### ABOUT THIS EXERCISE
Scan the entries below for the word "vectors". Copy each line that has it.

__________________________________________________

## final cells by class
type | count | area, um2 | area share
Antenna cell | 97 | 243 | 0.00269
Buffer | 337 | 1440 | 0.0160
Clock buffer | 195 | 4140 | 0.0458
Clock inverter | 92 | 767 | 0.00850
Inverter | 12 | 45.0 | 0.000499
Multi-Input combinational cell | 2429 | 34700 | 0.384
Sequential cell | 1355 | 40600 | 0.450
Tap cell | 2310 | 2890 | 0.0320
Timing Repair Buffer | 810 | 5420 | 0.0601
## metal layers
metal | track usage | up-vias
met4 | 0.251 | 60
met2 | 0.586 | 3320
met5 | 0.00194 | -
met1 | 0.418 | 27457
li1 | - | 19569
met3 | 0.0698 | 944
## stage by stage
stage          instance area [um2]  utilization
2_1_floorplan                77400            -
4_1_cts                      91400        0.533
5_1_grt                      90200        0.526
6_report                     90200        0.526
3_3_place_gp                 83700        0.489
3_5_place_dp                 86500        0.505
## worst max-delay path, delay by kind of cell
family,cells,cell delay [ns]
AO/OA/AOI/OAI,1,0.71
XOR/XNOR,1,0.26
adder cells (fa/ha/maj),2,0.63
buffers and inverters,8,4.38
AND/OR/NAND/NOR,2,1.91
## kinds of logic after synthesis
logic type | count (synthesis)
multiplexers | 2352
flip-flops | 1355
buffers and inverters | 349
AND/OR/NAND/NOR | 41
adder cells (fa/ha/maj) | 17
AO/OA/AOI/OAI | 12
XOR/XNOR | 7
--- src/rtl/adder_check_seq.sv ---
// Stimulus sequencer and result checker for the adder regression: drives
// exhaustive or LFSR vectors, realigns results through LAT stages, counts
// mismatching vectors and reports the first failing index.
module adder_check_seq
  import adder_tb_pkg::*;
#(
  parameter int          N    = 8,
  parameter int          MODE = 0,
  parameter int          NVEC = 1024,
  parameter int          LAT  = 0,
  parameter logic [31:0] SEED = 32'hACE1_2011
) (
  input  logic             clk,
  input  logic             rst_n,
  input  logic             start,
  input  logic             abort,
  output logic [N-1:0]     a,
  output logic [N-1:0]     b,
  output logic             cin,
  input  logic [N-1:0]     s_ref,
  input  logic [N-1:0]     s_duv,
  input  logic             cout_ref,
  input  logic             cout_duv,
  output logic             busy,
  output logic             done,
  output logic             pass,
  output logic [ERR_W-1:0] err_cnt,
  output logic [IDX_W-1:0] first_err_idx
);

  // Vector width {cin,b,a}; the internal index is one bit wider than the
  // reported index so a full 2^33 sweep at N=16 still terminates.
  localparam int VW = 2 * N + 1;
  localparam int CW = IDX_W + 1;
  localparam logic [CW-1:0] LAST_IDX = (MODE == 0) ? ((CW'(1) << VW) - CW'(1))
                                                   : (CW'(NVEC) - CW'(1));

  state_t           state_q;
  state_t           next_state;
  logic [CW-1:0]    idx_q;
  logic [VW-1:0]    vec_q;
  logic [VW-1:0]    first_vec;
  logic [VW-1:0]    next_vec;
  logic [31:0]      lfsr_q;
  logic             lfsr_en;
  logic             start_run;
  logic             run_step;
  logic             is_last;
  logic             cmp_valid;
  logic             cmp_last;
  logic [IDX_W-1:0] cmp_idx;
  logic             mismatch;
  logic [ERR_W-1:0] err_next;
  logic [IDX_W-1:0] first_next;
  logic             busy_d;
  logic             done_d;
  logic             pass_d;

  assign start_run = ((state_q == ST_IDLE) || (state_q == ST_DONE)) && start && !abort;
  assign is_last   = (idx_q == LAST_IDX);
  assign run_step  = (state_q == ST_RUN) && !abort && !is_last;
  assign lfsr_en   = run_step && (MODE != 0);

  // The LFSR state always equals the random vector currently on the outputs
  lfsr32 #(
    .RESET_VAL (SEED)
  ) u_lfsr (
    .clk   (clk),
    .rst_n (rst_n),
    .load  (start_run),
    .seed  (SEED),
    .en    (lfsr_en),
    .q     (lfsr_q)
  );

  // Select vector 0 and the following vector for the active generation mode
  always_comb begin
    first_vec = '0;
    next_vec  = VW'(idx_q + CW'(1));
    if (MODE != 0) begin
      first_vec = VW'({1'b0, SEED});
      next_vec  = VW'({1'b0, lfsr_step(lfsr_q)});
    end
  end

  // Valid/index alignment: with no latency the live vector is compared directly
  generate
    if (LAT == 0) begin : g_nolat
      assign cmp_valid = (state_q == ST_RUN);
      assign cmp_last  = is_last;
      assign cmp_idx   = idx_q[IDX_W-1:0];
    end else begin : g_lat
      logic [LAT-1:0]            pipe_valid;
      logic [LAT-1:0]            pipe_last;
      logic [LAT-1:0][IDX_W-1:0] pipe_idx;

      // Shift each emitted vector's tag LAT stages; abort empties the pipe
      always_ff @(posedge clk or negedge rst_n) begin
        if (!rst_n) begin
          pipe_valid <= '0;
          pipe_last  <= '0;
          pipe_idx   <= '0;
        end else if (abort) begin
          pipe_valid <= '0;
          pipe_last  <= '0;
        end else begin
          pipe_valid[0] <= (state_q == ST_RUN);
          pipe_last[0]  <= is_last;
          pipe_idx[0]   <= idx_q[IDX_W-1:0];
          for (int i = 1; i < LAT; i++) begin
            pipe_valid[i] <= pipe_valid[i-1];
            pipe_last[i]  <= pipe_last[i-1];
            pipe_idx[i]   <= pipe_idx[i-1];
          end
        end
      end

      assign cmp_valid = pipe_valid[LAT-1];
      assign cmp_last  = pipe_last[LAT-1];
      assign cmp_idx   = pipe_idx[LAT-1];
    end
  endgenerate

  assign mismatch = cmp_valid && !abort &&
                    ((s_ref != s_duv) || (cout_ref != cout_duv));

  // Error accounting: one count per failing vector, first index latched once
  always_comb begin
    err_next   = err_cnt;
    first_next = first_err_idx;
    if (start_run) begin
      err_next   = '0;
      first_next = '1;
    end else if (mismatch) begin
      if (err_cnt != ERR_SAT) begin
        err_next = err_cnt + ERR_W'(1);
      end
      if (err_cnt == '0) begin
        first_next = cmp_idx;
      end
    end
  end

  // FSM state register
  always_ff @(posedge clk or negedge rst_n) begin
    if (!rst_n) begin
      state_q <= ST_IDLE;
    end else begin
      state_q <= next_state;
    end
  end

  // FSM next-state logic; abort overrides everything else
  always_comb begin
    next_state = state_q;
    if (abort) begin
      next_state = ST_IDLE;
    end else begin
      case (state_q)
        ST_IDLE, ST_DONE: begin
          if (start) next_state = ST_RUN;
        end
        ST_RUN: begin
          if (is_last) next_state = (LAT == 0) ? ST_DONE : ST_DRAIN;
        end
        ST_DRAIN: begin
          if (cmp_valid && cmp_last) next_state = ST_DONE;
        end
        default: next_state = ST_IDLE;
      endcase
    end
  end

  // FSM outputs decoded from the next state so the status flags are registered
  always_comb begin
    busy_d = (next_state == ST_RUN) || (next_state == ST_DRAIN);
    done_d = (next_state == ST_DONE);
    pass_d = (next_state == ST_DONE) && (err_next == '0);
  end

  // Status flag registers
  always_ff @(posedge clk or negedge rst_n) begin
    if (!rst_n) begin
      busy <= 1'b0;
      done <= 1'b0;
      pass <= 1'b0;
    end else begin
      busy <= busy_d;
      done <= done_d;
      pass <= pass_d;
    end
  end

  // Vector index, operand register and result counters
  always_ff @(posedge clk or negedge rst_n) begin
    if (!rst_n) begin
      idx_q         <= '0;
      vec_q         <= '0;
      err_cnt       <= '0;
      first_err_idx <= '1;
    end else begin
      if (start_run) begin
        idx_q <= '0;
        vec_q <= first_vec;
      end else if (run_step) begin
        idx_q <= idx_q + CW'(1);
        vec_q <= next_vec;
      end
      err_cnt       <= err_next;
      first_err_idx <= first_next;
    end
  end

  assign a   = vec_q[N-1:0];
  assign b   = vec_q[2*N-1:N];
  assign cin = vec_q[2*N];

endmodule
==> config.mk <==
export PLATFORM = sky130hd
export DESIGN_NAME = rgb_cmd_responder
export DESIGN_NICKNAME = d
export VERILOG_FILES = /design/src/rtl/rgb_cmd_pkg.sv /design/src/rtl/rgb_pwm.sv /design/src/rtl/rgb_cmd_responder.sv
export SDC_FILE = /design/constraint.sdc
export NUM_CORES = 1
export LEC_CHECK = 0
export BUFFER_PORTS_ARGS = -buffer_cell sky130_fd_sc_hd__buf_2
export CORE_UTILIZATION = 60
export CTS_CLUSTER_DIAMETER = 50
export DETAILED_ROUTE_END_ITERATION = 10
export PLACE_DENSITY = 0.88
export RECOVER_POWER = 25
export REMOVE_ABC_BUFFERS = 1
export SETUP_SLACK_MARGIN = 0.5
export SYNTH_ARGS = -nofsm -noshare
export SYNTH_HDL_FRONTEND = slang
export SYNTH_SLANG_ARGS = --single-unit
export TNS_END_PERCENT = 5
==> constraint.sdc <==
create_clock -name clk_i -period 2.9 [get_ports clk_i]
set_input_delay 0.725 -clock clk_i [delete_from_list [all_inputs] [get_ports clk_i]]
set_output_delay 0.725 -clock clk_i [all_outputs]
set_load 0.01 [all_outputs]
==> src/rtl/rgb_cmd_pkg.sv <==
// Shared opcodes and state encoding for the RGB command responder.
package rgb_cmd_pkg;

  localparam logic [7:0] OP_LOAD = 8'h4C;
  localparam logic [7:0] OP_READ = 8'h52;
  localparam logic [7:0] OP_ACK  = 8'h4B;
  localparam logic [7:0] OP_NAK  = 8'h3F;

  localparam int unsigned RESP_MAX = 4;

  typedef enum logic [2:0] {
    IDLE,
    RX_R,
    RX_G,
    RX_B,
    TX
  } state_t;

endpackage

==> src/rtl/rgb_pwm.sv <==
// Free-running PWM counter with one registered comparator per colour channel.
module rgb_pwm #(
  parameter int unsigned PWM_BITS = 8
) (
  input  logic                     clk,
  input  logic                     rst,
  input  logic [2:0][PWM_BITS-1:0] duty,
  output logic [2:0]               led
);

  logic [PWM_BITS-1:0] cnt;

  always_ff @(posedge clk) begin
    if (rst) begin
      cnt <= '0;
      led <= '0;
    end else begin
      cnt <= cnt + PWM_BITS'(1);
      for (int n = 0; n < 3; n++) begin
        led[n] <= (cnt < duty[n]);
      end
    end
  end

endmodule

==> src/rtl/rgb_cmd_responder.sv <==
// Byte-stream command responder: 'L' r g b sets LED duties, 'R' reads them back,
// anything else is answered with '?'.
module rgb_cmd_responder
  import rgb_cmd_pkg::*;
#(
  parameter int unsigned PWM_BITS = 8,
  parameter int unsigned TIMEOUT  = 48000
) (
  input  logic       clk_i,
  input  logic       rst_i,
  input  logic [7:0] out_data_i,
  input  logic       out_valid_i,
  output logic       out_ready_o,
  output logic [7:0] in_data_o,
  output logic       in_valid_o,
  input  logic       in_ready_i,
  output logic [2:0] led_o
);

  localparam int unsigned TMO_W = $clog2(TIMEOUT + 1);

  state_t                      state_q, state_d;
  logic [1:0][7:0]             shadow_q, shadow_d;
  logic [2:0][7:0]             duty_q, duty_d;
  logic [RESP_MAX-1:0][7:0]    resp_q, resp_d;
  logic [1:0]                  last_q, last_d;
  logic [1:0]                  idx_q, idx_d;
  logic [TMO_W-1:0]            tmo_q, tmo_d;
  logic [7:0]                  data_d;
  logic                        in_valid_d, out_ready_d;
  logic                        out_acc, in_acc;
  logic [2:0][PWM_BITS-1:0]    pwm_duty;

  assign out_acc = out_valid_i && out_ready_o;
  assign in_acc  = in_valid_o && in_ready_i;

  // Duty byte occupies the top of the PWM word; narrower counters keep its MSBs.
  function automatic logic [PWM_BITS-1:0] scale(input logic [7:0] b);
    logic [PWM_BITS+7:0] wide;
    wide = {b, PWM_BITS'(0)};
    return wide[PWM_BITS+7 -: PWM_BITS];
  endfunction

  always_comb begin
    for (int n = 0; n < 3; n++) begin
      pwm_duty[n] = scale(duty_q[n]);
    end
  end

  always_comb begin
    state_d  = state_q;
    shadow_d = shadow_q;
    duty_d   = duty_q;
    resp_d   = resp_q;
    last_d   = last_q;
    idx_d    = idx_q;
    tmo_d    = tmo_q;
    data_d   = in_data_o;

    case (state_q)
      IDLE: begin
        if (out_acc) begin
          idx_d = 2'd0;
          if (out_data_i == OP_LOAD) begin
            state_d = RX_R;
            tmo_d   = '0;
          end else if (out_data_i == OP_READ) begin
            resp_d[0] = OP_READ;
            resp_d[1] = duty_q[0];
            resp_d[2] = duty_q[1];
            resp_d[3] = duty_q[2];
            last_d    = 2'd3;
            state_d   = TX;
          end else begin
            resp_d[0] = OP_NAK;
            last_d    = 2'd0;
            state_d   = TX;
          end
        end
      end
      RX_R, RX_G, RX_B: begin
        if (out_acc) begin
          tmo_d = '0;
          if (state_q == RX_R) begin
            shadow_d[0] = out_data_i;
            state_d     = RX_G;
          end else if (state_q == RX_G) begin
            shadow_d[1] = out_data_i;
            state_d     = RX_B;
          end else begin
            // All three duties switch together on the final byte.
            duty_d[0] = shadow_q[0];
            duty_d[1] = shadow_q[1];
            duty_d[2] = out_data_i;
            resp_d[0] = OP_ACK;
            last_d    = 2'd0;
            idx_d     = 2'd0;
            state_d   = TX;
          end
        end else if (tmo_q == TMO_W'(TIMEOUT - 1)) begin
          tmo_d   = '0;
          state_d = IDLE;
        end else begin
          tmo_d = tmo_q + TMO_W'(1);
        end
      end
      TX: begin
        if (in_acc) begin
          if (idx_q == last_q) begin
            state_d = IDLE;
          end else begin
            idx_d = idx_q + 2'd1;
          end
        end
      end
      default: state_d = IDLE;
    endcase

    in_valid_d  = (state_d == TX);
    out_ready_d = (state_d != TX);
    if (state_d == TX) begin
      data_d = resp_d[idx_d];
    end
  end

  always_ff @(posedge clk_i) begin
    if (rst_i) begin
      state_q     <= IDLE;
      shadow_q    <= '0;
      duty_q      <= '0;
      resp_q      <= '0;
      last_q      <= '0;
      idx_q       <= '0;
      tmo_q       <= '0;
      in_data_o   <= '0;
      in_valid_o  <= 1'b0;
      out_ready_o <= 1'b0;
    end else begin
      state_q     <= state_d;
      shadow_q    <= shadow_d;
      duty_q      <= duty_d;
      resp_q      <= resp_d;
      last_q      <= last_d;
      idx_q       <= idx_d;
      tmo_q       <= tmo_d;
      in_data_o   <= data_d;
      in_valid_o  <= in_valid_d;
      out_ready_o <= out_ready_d;
    end
  end

  rgb_pwm #(
    .PWM_BITS(PWM_BITS)
  ) u_pwm (
    .clk  (clk_i),
    .rst  (rst_i),
    .duty (pwm_duty),
    .led  (led_o)
  );

endmodule

==> out/metrics.yaml, run 1 <==
timing:
  setup_tns_ns: 0
  slew_headroom_pct: 7.25
  worst_pin_slew_ns: 1.39
  final-setup-viol-count: 0
  post-route-period-util_pct: 88.0
  min_period_ns: 2.55
  skew_ns: 0.00759
  maxSlewViolCount: 0
  clock.fmax_mhz: 392
  rsz0062_at_grt: "true"
  finalHoldViolCount: 0
worst_setup_path:
  critPathMaxStageDelay_ns: 0.71
  path_cells: "buf_2 -> nor4b_4 -> a211oi_4 -> a211oi_1 -> or3_4 -> nor2_1 -> a221o_1"
  r2r_setup_slack_ns: 0.42
  cp_slowest_cell: "a211oi_1"
  start_kind: "primary input"
  endpoint_kind: "flop"
  worstPathRequired_ns: 3.31
  cp_max_fo: 7
  path_class: "in2reg"
  cp.buffers_inverters: 1
  cp_top_family: "compound AO/OA/AOI/OAI gates"
  worst_ep_arrival_time_ns: 2.96
synth:
  synth.cell_area_um2: 5270
  yosys.area_share.simple_pct: 23.9
  synth_fa_ha_area_share_pct: 5.47
  syn-instance-count: 615
  synth-edff-count: 0
  synthXorXnorAreaFrac_pct: 3.33
  synth_top_family_by_area: "simple AND/OR/NAND/NOR gates"
  synthMuxAreaShare_pct: 4.87
  synthFlopType: "dfxtp_1"
  yosys_register_bits: 115
  async_reset_ff_share_pct: 0
  avgSynthCellArea_um2: 8.56
  synth_compound_area_share_pct: 13.9
  seq_area_frac_synth_pct: 43.7
  synth_warnings: 0
  netlist-cell-type-count: 61
global_route:
  grt_max_degree: 72
  overflow: 0
  grt_pass1_vias: 4175
  antenna_found_initial: 0
  grtUsageTotal_pct: 30.3
  grt_pass1_wl_mm: 20.6
die:
  die_area_um2: 9150
  coreArea_um2: 8340
  die_h_um: 95.7
  rows: 33
  start_util_pct: 63.1
  die_w_um: 95.7
  pin_count: 25
finish:
  syn2layout_area_growth_pct: 13.7
  final-seq-area_um2: 2300
  fin_util_pct: 71.8
  layout.cells.non_filler: 754
  antenna_cells: 0
  fill_cells: 589
  fin_area_um2: 5980
  nets: 671
  multi_input_area_um2: 2710
  drive_gt1_share_pct: 12.2
detailed_routing:
  drtPass1Iterations: 5
  drc: 0
  drt-total-wl_mm: 13.0
  via_per_inst: 5.99
  dr_total_vias: 4514
  routedWlPerCell_um: 17.3
  drt_iter0_drc: 356
  drtAntennaViolNets: 0
power:
  p_comb_share_pct: 4.9
  leakage_nw: 2.19
  p_seq_share_pct: 42.4
  power_mw: 3.83
  p_sw_share_pct: 23.6
  p_sw_mw: 0.905
  p_int_mw: 2.93
  irDropWorstVdd_mv: 0.421
  pwr-share-clk_pct: 52.7
  p_per_area_nw_per_um2: 641
placed_design:
  dp.cells: 722
  detailedPlacementHpwl_mm: 8.23
  post_dp_cell_area_um2: 5420
  gp_congestion: 0.900
  io_buffers: 24
clocking:
  ctsHtreeMaxLevel: 4
  path_clk_slew_ns: 0.06
  cts_tree: "done"
  cts_buffer_depth: 2
  clock-root-buffer: "clkbuf_8"
  postCtsHoldBufs: 0
  clock_latency_ns: 0.52
  clkSinkCount: 115
  cts_buffers: 17
hold_path:
  hp-class: "reg2reg"
run_status:
  outcome: "completed"
flow_run:
  max-cap-violations: 0
layout make-up:
cell class                      count  area share (%)
Inverter                           22            1.38
Multi-Input combinational cell    446            45.3
Clock inverter                     14            2.53
Sequential cell                   115            38.5
Clock buffer                       18            7.15
Timing Repair Buffer               34            3.01
Tap cell                          105            2.20
power groups by stage:
stage / Clock [mW] / Combinational, mW / Sequential [mW]
global route: 2.10 / 0.203 / 1.63
CTS: 2.03 / 0.188 / 1.63
floorplan: 0 / 0.103 / 1.66
global placement: 0 / 0.180 / 1.66
finish: 2.02 / 0.186 / 1.63
detailed placement: 0 / 0.184 / 1.66
final timing paths:
| kind | startpoint | to | cells past startpoint |
|---|---|---|---|
| worst min-delay path | shadow_q[9] | duty_q[9] | 2 |
| worst min register to register | shadow_q[9] | duty_q[9] | 2 |
| worst max register to register | state_q[2] | in_data_o[0] | 6 |
| worst max-delay path | out_data_i[0] | in_data_o[0] | 7 |
metrics by stage:
| stage | hold WS [ns] | setup WS [ns] |
|---|---|---|
| CTS | 0.451 | 0.586 |
| finish | 0.448 | 0.348 |
| detailed placement | 0.442 | 0.211 |
| floorplan | 0.414 | 0.115 |
| global route | 0.464 | 0.302 |
| global placement | 0.425 | 0.306 |
layer usage:
metal | share of wire [%] | routed length (µm) | GRT usage [%]
met5 | 0 | 0 | 0
met3 | 7.4 | 971 | 7.58
met1 | 41 | 5310 | 36.4
met2 | 48 | 6270 | 50.1
met4 | 3.7 | 483 | 15.5
worst reg2reg max path: stages (launching register included):
cell and delay [ns]:
dfxtp_1 0.50, and3b_1 0.31, and3_1 0.25, a211oi_1 0.64, or3_4 0.28, nor2_1 0.05
a221o_1 0.34
synth_stat cells, types with 4 or more instances:
library cell / n / area (µm²)
nand4_1: 5 / 31.3
xnor2_1: 9 / 78.8
o211ai_1: 5 / 37.5
inv_1: 22 / 82.6
mux2i_1: 20 / 200
and2_1: 6 / 37.5
nand2b_1: 6 / 37.5
ha_1: 23 / 288
xor2_1: 11 / 96.3
buf_2: 7 / 35.0
and3_1: 7 / 43.8
buf_6: 4 / 45.0
nand2_1: 120 / 450
nor3_1: 8 / 40.0
clkbuf_1: 15 / 56.3
nor2_1: 69 / 259
a21o_1: 7 / 52.6
nand3_1: 13 / 65.1
dfxtp_1: 115 / 2300
a21oi_1: 59 / 295
nor4_1: 5 / 31.3
o21ai_0: 14 / 70.1
a211o_1: 4 / 35.0
flip-flops by register name, summed over array words and instances, names as in the netlist:
signal / flops
u_pwm.led: 3
in_data_o: 8
shadow_q: 16
u_pwm.cnt: 8
in_valid_o: 1
state_q: 3
tmo_q: 16
idx_q: 2
resp_q: 32
out_ready_o: 1
duty_q: 24
last_q: 1
placed cells by master, fill, tap and decap left out, types with 9 or more instances in the layout:
master     instances
nor2_1            69
o21ai_0           14
xor2_1            11
ha_1              23
clkbuf_1          10
mux2i_1           20
nand3_1           13
clkbuf_16         16
a21oi_1           59
buf_2             14
buf_4              9
xnor2_1            9
dfxtp_1          115
nand2_1          120
inv_1             22
kinds of logic after synthesis:
family / count (synthesis)
AOI/OAI and AO/OA: 115
and+or+nand+nor: 263
buffers and inverters: 54
xor gates and xnor gates: 20
muxes: 25
adders and majority gates: 23
DFF: 115
repair_timing:
item	in CTS	in global routing
resized for setup	1	1
setup endpoints to repair	1	6
buffers inserted	0	0
Note: power is estimated with default switching activity, not from simulation.
==> run 2, diff against run 1 <==
==> constraint.sdc (replaced) <==
create_clock -name clk_i -period 2.8 [get_ports clk_i]
set_input_delay 0.7 -clock clk_i [delete_from_list [all_inputs] [get_ports clk_i]]
set_output_delay 0.7 -clock clk_i [all_outputs]
set_load 0.01 [all_outputs]
==> run 2 against run 1 <==
Compared with the run above: die area is the same; cell count grew 0.27%; global-route usage grew 0.27 points; via count shrank 0.13%; the flow now finishes with violations (capacitance limit, slew limit); critical path depth is the same; combinational power grew 3%; sequential share of layout area shrank 0.064 points; non-clock buffer count grew 2.
==> out/metrics.yaml, run 2 (synthesis results as in run 1) <==
detailed_routing:
  dr_total_vias: 4508
  routedWlPerCell_um: 16.9
  drt-total-wl_mm: 12.8
  drtAntennaViolNets: 0
  drtPass1Iterations: 9
  via_per_inst: 5.96
  drt_iter0_drc: 388
  drc: 0
power:
  p_sw_share_pct: 24.5
  leakage_nw: 2.20
  pwr-share-clk_pct: 52.3
  p_comb_share_pct: 4.9
  p_int_mw: 2.97
  p_seq_share_pct: 42.8
  p_sw_mw: 0.963
  irDropWorstVdd_mv: 0.506
  p_per_area_nw_per_um2: 656
  power_mw: 3.93
clocking:
  path_clk_slew_ns: 0.06
  cts_tree: "done"
  cts_buffers: 17
  clock-root-buffer: "clkbuf_8"
  ctsHtreeMaxLevel: 4
  cts_setup_buffers: 0
  clkSinkCount: 115
  cts_buffer_depth: 2
  clock_latency_ns: 0.53
finish:
  reg_top3: "resp_q x32, duty_q x24"
  fin_area_um2: 5990
  antenna_cells: 0
  largest-register: "resp_q"
  fill_cells: 575
  syn2layout_area_growth_pct: 13.9
  drive_gt1_share_pct: 12.4
  fin_util_pct: 71.9
  final_common_cell: "nand2_1"
  layout_common_cells: "nand2_1 (120), dfxtp_1 (115), nor2_1 (69), a21oi_1 (59), ha_1 (23)"
  largest_reg_flops: 32
  nets: 673
timing:
  post-route-period-util_pct: 87.1
  finalWorstSetupSlack_ns: 0.362
  maxSlewViolCount: 85
  skew_ns: 0.00627
  final-setup-viol-count: 0
  min_period_ns: 2.44
  worst_pin_slew_ns: 1.63
  slew_headroom_pct: -8.74
  rsz0062_at_grt: "true"
  setup_tns_ns: 0
  clock.fmax_mhz: 410
  finalHoldViolCount: 0
global_route:
  grt_pass1_vias: 4291
  antenna_found_initial: 0
  overflow: 0
  grt_max_degree: 85
  grtUsageTotal_pct: 30.6
  grt_pass1_wl_mm: 20.8
worst_setup_path:
  path_class: "in2reg"
  worst_ep_arrival_time_ns: 2.86
  worstPathRequired_ns: 3.22
  start_kind: "primary input"
  endpoint_kind: "flop"
  cp_max_fo: 7
placed_design:
  detailedPlacementHpwl_mm: 8.32
  gp_congestion: 0.904
  post_dp_cell_area_um2: 5450
  pre_cts_ws_ns: 0.210
  io_buffers: 24
run_status:
  violations: "capacitance limit, slew limit"
  outcome: "finished with violations"
die:
  start_util_pct: 63.1
  pin_count: 25
  coreArea_um2: 8340
  die_h_um: 95.7
  die_area_um2: 9150
  rows: 33
  die_w_um: 95.7
flow_run:
  max-cap-violations: 1
hold_path:
  hp-class: "in2reg"
## run 2: changes by cell type in the layout (fill, tap and decap cells not counted), sizes merged
cell / previous run / this run
buf: 23 / 25
clkinvlp: 5 / 7
inv: 27 / 25
bufinv: 2 / 1
clkbuf: 29 / 30
## run 2: layer usage
| layer | part of all wire [%] | global-route usage [%] |
|---|---|---|
| met5 | 0 | 0 |
| met4 | 3.0 | 15.2 |
| met3 | 8.2 | 9.97 |
| met2 | 48 | 48.8 |
| met1 | 41 | 36.9 |
## run 2: final timing paths
| kind | start | endpoint | slack (ns) | cells after the start |
|---|---|---|---|---|
| max | out_data_i[0] | in_data_o[0] | 0.36 | 7 |
| min | out_data_i[1] | duty_q[17] | 0.45 | 3 |
| max reg2reg | state_q[2] | in_data_o[0] | 0.39 | 6 |
| min reg2reg | shadow_q[1] | duty_q[1] | 0.46 | 2 |
## run 2: worst max-delay path: stages
cell	delay [ns]
buf_2	0.14
nor4b_4	0.54
a211oi_4	0.16
a211oi_1	0.66
or3_4	0.28
nor2_1	0.05
a221o_1	0.32
## run 2: what timing repair did
item	CTS	global route
gates resized for setup	0	1
hold endpoints to repair	0	0
hold buffers	0	0
setup endpoints to repair	0	5
## run 2: final cells by class
type	count	area, µm²	share of cell area [%]
Clock buffer	19	442	7.37
Clock inverter	13	126	2.11
Inverter	22	82.6	1.38
Multi-Input combinational cell	446	2700	45.1
Sequential cell	115	2300	38.4
Tap cell	105	131	2.19
Timing Repair Buffer	36	208	3.46
## run 2: stage by stage
step	hold slack, ns	cells
5_1_grt	0.460	756
6_report	0.450	756
2_1_floorplan	0.414	583
4_1_cts	0.440	756
3_3_place_gp	0.439	724
3_5_place_dp	0.445	724
## run 2: power groups by stage
stage | clock, mW | sequential [mW] | combinational [mW]
after floorplan | 0 | 1.72 | 0.107
after global placement | 0 | 1.72 | 0.185
after detailed placement | 0 | 1.72 | 0.192
after CTS | 2.06 | 1.68 | 0.194
after global routing | 2.14 | 1.69 | 0.210
final | 2.06 | 1.68 | 0.191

__________________________________________________

### ANSWER BOX
// exhaustive or LFSR vectors, realigns results through LAT stages, counts
// mismatching vectors and reports the first failing index.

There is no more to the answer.